## Dataset extract
`config.mk`:
```
export PLATFORM = sky130hd
export DESIGN_NAME = fsp_frame_sync
export DESIGN_NICKNAME = d
export VERILOG_FILES = /design/src/rtl/fsp_pkg.sv /design/src/rtl/fsp_front_decode.sv /design/src/rtl/fsp_guard.sv /design/src/rtl/fsp_frame_sync.sv
export SDC_FILE = /design/constraint.sdc
export NUM_CORES = 1
export LEC_CHECK = 0
export BUFFER_PORTS_ARGS = -buffer_cell sky130_fd_sc_hd__buf_4
export CAP_MARGIN = 20
export CORE_ASPECT_RATIO = 1.25
export CORE_MARGIN = 2
export CORE_UTILIZATION = 63
export CTS_BUF_LIST = sky130_fd_sc_hd__clkbuf_4 sky130_fd_sc_hd__clkbuf_8
export DETAILED_ROUTE_END_ITERATION = 8
export PLACE_DENSITY = 0.87
export SLEW_MARGIN = 20
export SYNTH_ARGS = -nofsm -noshare
export SYNTH_HDL_FRONTEND = slang
export SYNTH_SLANG_ARGS = --single-unit
```
`constraint.sdc`:
```
create_clock -name clk -period 5 [get_ports clk]
set_input_delay 0.5 -clock clk [delete_from_list [all_inputs] [get_ports clk]]
set_output_delay 0.5 -clock clk [all_outputs]
set_load 0.05 [all_outputs]
```
`src/rtl/fsp_pkg.sv`:
```
package fsp_pkg;

  localparam int unsigned LIM_W = 4;

  typedef enum logic [1:0] {
    G_HUNT    = 2'd0,
    G_CONFIRM = 2'd1,
    G_LOCK    = 2'd2
  } guard_st_t;

  // Tolerated consecutive misses at frame level
  function automatic logic [LIM_W-1:0] frame_front(input logic [1:0] sel);
    unique case (sel)
      2'b11:   return LIM_W'(3);
      2'b10:   return LIM_W'(5);
      2'b01:   return LIM_W'(7);
      default: return LIM_W'(9);
    endcase
  endfunction

  // Tolerated consecutive misses at master-frame level
  function automatic logic [LIM_W-1:0] mf_front(input logic [1:0] sel);
    unique case (sel)
      2'b11:   return LIM_W'(7);
      2'b10:   return LIM_W'(9);
      default: return LIM_W'(11);
    endcase
  endfunction

endpackage

```
`src/rtl/fsp_front_decode.sv`:
```
module fsp_front_decode
  import fsp_pkg::*;
(
  input  logic [1:0]       front_sel,
  output logic [LIM_W-1:0] frame_lim,
  output logic [LIM_W-1:0] mf_lim
);

  always_comb begin
    frame_lim = frame_front(front_sel);
    mf_lim    = mf_front(front_sel);
  end

endmodule

```
`src/rtl/fsp_guard.sv`:
```
module fsp_guard
  import fsp_pkg::*;
#(
  parameter  int unsigned PERIOD = 2048,
  parameter  int unsigned REAR   = 3,
  localparam int unsigned PW     = (PERIOD > 1) ? $clog2(PERIOD) : 1,
  localparam int unsigned RW     = $clog2(REAR + 1)
) (
  input  logic             clk,
  input  logic             rst_n,
  input  logic             clr,
  input  logic             step,
  input  logic             mark,
  input  logic [LIM_W-1:0] front_lim,
  output logic [PW-1:0]    pos,
  output logic             wrap,
  output logic             locked
);

  guard_st_t        st;
  logic [RW-1:0]    rear;
  logic [LIM_W-1:0] miss;
  logic [PW-1:0]    nxt_pos;
  logic             at_exp;

  always_comb begin
    nxt_pos = (32'(pos) == PERIOD - 1) ? '0 : pos + PW'(1);
    at_exp  = (nxt_pos == '0);
  end

  always_ff @(posedge clk or negedge rst_n) begin
    if (!rst_n) begin
      st   <= G_HUNT;
      pos  <= PW'(PERIOD - 1);
      rear <= '0;
      miss <= '0;
      wrap <= 1'b0;
    end else if (clr) begin
      st   <= G_HUNT;
      pos  <= PW'(PERIOD - 1);
      rear <= '0;
      miss <= '0;
      wrap <= 1'b0;
    end else begin
      wrap <= 1'b0;
      if (step) begin
        unique case (st)
          G_HUNT: begin
            if (mark) begin
              pos  <= '0;
              wrap <= 1'b1;
              miss <= '0;
              if (REAR <= 1) begin
                st   <= G_LOCK;
                rear <= '0;
              end else begin
                st   <= G_CONFIRM;
                rear <= RW'(1);
              end
            end else begin
              pos  <= nxt_pos;
              wrap <= at_exp;
            end
          end
          G_CONFIRM: begin
            pos  <= nxt_pos;
            wrap <= at_exp;
            if (at_exp) begin
              if (mark) begin
                if (int'(rear) + 1 >= int'(REAR)) begin
                  st   <= G_LOCK;
                  rear <= '0;
                  miss <= '0;
                end else begin
                  rear <= rear + RW'(1);
                end
              end else begin
                st   <= G_HUNT;
                rear <= '0;
              end
            end
          end
          G_LOCK: begin
            pos  <= nxt_pos;
            wrap <= at_exp;
            if (at_exp) begin
              if (mark) begin
                miss <= '0;
              end else if (int'(miss) + 1 >= int'(front_lim)) begin
                st   <= G_HUNT;
                miss <= '0;
              end else begin
                miss <= miss + LIM_W'(1);
              end
            end
          end
          default: st <= G_HUNT;
        endcase
      end
    end
  end

  assign locked = (st == G_LOCK);


  pos_range_chk: assert property (@(posedge clk) disable iff (!rst_n)
    32'(pos) < PERIOD);


  pos_hold_chk: assert property (@(posedge clk) disable iff (!rst_n)
    (!step && !clr) |=> $stable(pos));


  wrap_pos_chk: assert property (@(posedge clk) disable iff (!rst_n)
    wrap |-> (pos == '0));


  lock_entry_chk: assert property (@(posedge clk) disable iff (!rst_n)
    $rose(locked) |-> $past(step && mark && !clr));


  lock_loss_chk: assert property (@(posedge clk) disable iff (!rst_n)
    $fell(locked) |-> $past(clr || (step && !mark)));

endmodule

```
`src/rtl/fsp_frame_sync.sv`:
```
module fsp_frame_sync
  import fsp_pkg::*;
#(
  parameter  int unsigned FRAME_BITS = 2048,
  parameter  int unsigned FRAME_REAR = 3,
  parameter  int unsigned MF_FRAMES  = 16,
  parameter  int unsigned MF_REAR    = 2,
  parameter  int unsigned CTRL_W     = 16,
  parameter  int unsigned MF_BIT     = 13,
  localparam int unsigned PW         = $clog2(FRAME_BITS),
  localparam int unsigned MW         = $clog2(MF_FRAMES)
) (
  input  logic              clk,
  input  logic              rst_n,
  input  logic              bit_en,
  input  logic              sync_hit,
  input  logic [1:0]        front_sel,
  input  logic              mf_disable,
  input  logic              ctrl_valid,
  input  logic [CTRL_W-1:0] ctrl_word,
  output logic              frame_start,
  output logic [PW-1:0]     bit_pos,
  output logic              async_flag,
  output logic              mf_start,
  output logic [MW-1:0]     mf_index,
  output logic              mf_locked
);

  logic [LIM_W-1:0] frame_lim;
  logic [LIM_W-1:0] mf_lim;
  logic             frame_locked;
  logic             mf_clr;
  logic             mf_step;
  logic             unused_ctrl;

  fsp_front_decode u_dec (
    .front_sel (front_sel),
    .frame_lim (frame_lim),
    .mf_lim    (mf_lim)
  );

  fsp_guard #(
    .PERIOD (FRAME_BITS),
    .REAR   (FRAME_REAR)
  ) u_frame (
    .clk       (clk),
    .rst_n     (rst_n),
    .clr       (1'b0),
    .step      (bit_en),
    .mark      (sync_hit),
    .front_lim (frame_lim),
    .pos       (bit_pos),
    .wrap      (frame_start),
    .locked    (frame_locked)
  );

  assign mf_clr      = mf_disable | ~frame_locked;
  assign mf_step     = ctrl_valid & frame_locked;
  assign unused_ctrl = ^(ctrl_word & ~(CTRL_W'(1) << MF_BIT));

  fsp_guard #(
    .PERIOD (MF_FRAMES),
    .REAR   (MF_REAR)
  ) u_mf (
    .clk       (clk),
    .rst_n     (rst_n),
    .clr       (mf_clr),
    .step      (mf_step),
    .mark      (ctrl_word[MF_BIT]),
    .front_lim (mf_lim),
    .pos       (mf_index),
    .wrap      (mf_start),
    .locked    (mf_locked)
  );

  assign async_flag = ~frame_locked;


  mf_drop_chk: assert property (@(posedge clk) disable iff (!rst_n)
    async_flag |=> !mf_locked);


  mf_off_chk: assert property (@(posedge clk) disable iff (!rst_n)
    mf_disable |=> !mf_locked);


  mf_frozen_chk: assert property (@(posedge clk) disable iff (!rst_n)
    (async_flag && $past(async_flag)) |=> (32'(mf_index) == MF_FRAMES - 1));

endmodule

```
==> flow_summary.ini <==
[worst_hold_path]
hp-class = in2async

[detailed_routing]
drt-initial-drc-count = 167
first_pass_iters = 4
drt-total-wl_mm = 5.42
wl_per_cell_um = 15.6
vias_per_cell = 6.15
antenna_left = 0
drc = 0
vias = 2134

[setup_path]
crit_path_max_incr_delay_ns = 0.69
cp_max_fo = 11
crit_buf_inv = 0
path_depth = 7
crit_start = u_frame.pos[0]
crit_arrival_ns = 3.44
cp_top_family = compound AO/OA/AOI/OAI gates
cp_slowest_cell = a2111oi_4
required_ns = 5.17
critical_path_class = reg2reg
critPathLaunchType = flip-flop
end_kind = flip-flop
rr_worst_depth = 7
r2r_start = u_frame.pos[0]
cp_cell_sequence = ha_1 -> nand2_1 -> a211o_1 -> a2111o_1 -> a2111oi_4 -> o21bai_1 -> mux2_2

[clocking]
cts.clk_slew.worst_paths_ns = 0.07
cts_resized = 0
cts_made_buffers = 5
cts_hold_buf = 0
postCtsSetupRepairBufs = 0
cts.sinks = 33
clockBufferDepth = 2
cts_tree = done
cts_max_level = 2
cts-root-buf = clkbuf_8
insertion_delay_ns = 0.28

[synthesis]
avgSynthCellArea_um2 = 9.38
ys.flop_type = dfrtp_1
synth.distinct_cells = 57
synth_top_area_cell = dfrtp_1
synth_area_mm2 = 0.00250
synth_cells = 266
async_flop_share = 1.00
synth.top_cell.area_share = 0.180
synth_warnings = 0
seq_area_frac_synth = 0.338
synth_seq_cells = 33
synth_area_leaders = dfrtp_1, dfstp_2, ha_1, a22o_1, nand3_1
synth_edf_count = 0
synth_fp_nets = 315

[floorplan]
start_util = 0.660
design.die.area_mm2 = 0.00448
die_w_um = 60.3
core_mm2 = 0.00378
rows = 25
die_h_um = 74.4
num_io_pins = 43

[sta]
setup_viol_count_final = 0
worst_pin_slew_ns = 0.696
hold_slack_ns = 0.143
fin_crit_ns = 3.27
fmax_ghz = 0.306
fin_crit_sh = 0.654
max-slew-margin-rel = 0.536
finalHoldViolations = 0
skew_ns = 0.00436
drv_slew = 0
tns_ns = 0
rsz0062_at_grt = false

[outcome]
status = completed

[layout]
diodes = 0
fin_cells = 347
final_core_util = 0.738
drive_above_1_share = 0.242
syn_to_final_growth_pct = 11.9
finish.net_count = 341

[placed_design]
place.gp.congestion = 0.914
placed_cells = 339
portBuffers = 27
hpwl_mm = 3.98

[power_and_ir_drop]
ir_drop_mv = 0.201
power_per_cell_area_mw_per_mm2 = 390
total_power_uw = 1090
p_leak_uw = 0.00128

[global_routing]
antenna_found_initial = 0
grt_use_total = 0.271
grt_pass1_wl_mm = 9.18
grt_max_degree = 34
grt_remaining_overflow = 0
grt_pass1_vias = 2128

[run]
cap_violations = 0
flip-flops by register name, summed over array words and instances, names as in the netlist:
name          cells
u_frame.miss      4
u_frame.pos      11
u_frame.rear      2
u_frame.st        2
u_frame.wrap      1
u_mf.miss         4
u_mf.pos          4
u_mf.rear         2
u_mf.st           2
u_mf.wrap         1
where the power goes:
group	internal [uW]	switching (uW)
sequential	326	63.0
combinational	189	312
clock	96.3	101
Yosys cell counts, types with 3 or more instances:
cell type and instances:
a211oi_1 3, a21oi_1 7, a22o_1 11, a31o_2 4, and3_1 4, and4_1 3, clkbuf_1 4, dfrtp_1 18
dfstp_2 15, ha_1 25, inv_1 18, mux2_2 3, mux2i_1 4, nand2_1 21, nand2b_1 7, nand3_1 16
nor2_1 18, nor2b_1 4, nor3_1 4, o21ai_0 15, o21bai_1 5, o31ai_1 5, or2_2 4, xnor2_1 4
metal layers:
| layer | global-route usage | part of all wire | up-vias |
|---|---|---|---|
| met3 | 0.0522 | 0.038 | 20 |
| li1 | - | - | 1031 |
| met2 | 0.475 | 0.53 | 55 |
| met4 | 0.156 | 0.037 | 0 |
| met1 | 0.301 | 0.40 | 1028 |
| met5 | 0 | 0 | - |
worst reg2reg max path: cells and delay by family (launching register included):
family / cells / cell delay, ns
AO/OA/AOI/OAI: 4 / 1.72
adder cells (fa/ha/maj): 1 / 0.35
flip-flops: 1 / 0.61
multiplexers: 1 / 0.32
AND/OR/NAND/NOR: 1 / 0.15
layout by cell type (no fill, tap or decap), drive strengths merged, types with 2 or more instances in the layout:
cell	instances
nand3	16
o22ai	2
ha	25
dfstp	15
and4	4
o21bai	6
nand4	3
a21oi	7
a31oi	2
o21ai	16
nor2b	4
xnor2	4
a211o	2
buf	27
nor2	18
a221o	2
nand2	21
nand2b	7
mux2i	4
o211ai	2
o31ai	5
clkbuf	5
clkinv	2
a2111oi	3
a21o	3
inv	19
mux2	4
and3	6
nor3	4
or2	4
a22o	11
a31o	4
a211oi	3
a311oi	2
dfrtp	18
worst paths after layout:
| path | slack, ns | endpoint |
|---|---|---|
| max | 1.73 | u_frame.miss[1] |
| min | 0.14 | u_frame.rear[1] |
| max reg2reg | 1.73 | u_frame.miss[1] |
| min reg2reg | 0.50 | u_mf.rear[0] |
| max in group asynchronous | 4.51 | u_mf.pos[3] |
| min in group clk | 0.48 | u_mf.pos[2] |
cell families (layout without fill, tap and decap cells):
| logic type | count (synthesis) | count (layout) | share of synthesized area |
|---|---|---|---|
| AO/OA/AOI/OAI | 75 | 75 | 0.229 |
| adder cells (fa/ha/maj) | 25 | 25 | 0.125 |
| AND/OR/NAND/NOR | 94 | 94 | 0.204 |
| flip-flops | 33 | 33 | 0.338 |
| XOR/XNOR | 5 | 5 | 0.0175 |
| buffers and inverters | 26 | 53 | 0.0506 |
| multiplexers | 8 | 8 | 0.0356 |
cell type report:
| class | count | area [um^2] |
|---|---|---|
| clock inverters | 3 | 16.3 |
| well taps | 54 | 67.6 |
| fillers | 302 | 992 |
| repair buffers | 27 | 203 |
| clock buffers | 5 | 68.8 |
| multi-input cells | 207 | 1530 |
| inverters | 18 | 67.6 |
| flip-flops and latches | 33 | 845 |
stage by stage:
step / setup WS, ns / area [um^2]
3_5_place_dp: 1.75 / 2710
5_1_grt: 1.47 / 2790
2_1_floorplan: 2.14 / 2500
4_1_cts: 1.73 / 2790
3_3_place_gp: 1.79 / 2710
6_report: 1.73 / 2790
No activity file was read; power rests on OpenSTA's default activity.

## The problem
Would you print, exactly as written, every line above from the one holding "adder cells (fa/ha/maj): 1 / 0.35" through the one holding "0.50 | u_mf.rear[0] |", with both included and no other lines?

## Expected answer
adder cells (fa/ha/maj): 1 / 0.35
flip-flops: 1 / 0.61
multiplexers: 1 / 0.32
AND/OR/NAND/NOR: 1 / 0.15
layout by cell type (no fill, tap or decap), drive strengths merged, types with 2 or more instances in the layout:
cell	instances
nand3	16
o22ai	2
ha	25
dfstp	15
and4	4
o21bai	6
nand4	3
a21oi	7
a31oi	2
o21ai	16
nor2b	4
xnor2	4
a211o	2
buf	27
nor2	18
a221o	2
nand2	21
nand2b	7
mux2i	4
o211ai	2
o31ai	5
clkbuf	5
clkinv	2
a2111oi	3
a21o	3
inv	19
mux2	4
and3	6
nor3	4
or2	4
a22o	11
a31o	4
a211oi	3
a311oi	2
dfrtp	18
worst paths after layout:
| path | slack, ns | endpoint |
|---|---|---|
| max | 1.73 | u_frame.miss[1] |
| min | 0.14 | u_frame.rear[1] |
| max reg2reg | 1.73 | u_frame.miss[1] |
| min reg2reg | 0.50 | u_mf.rear[0] |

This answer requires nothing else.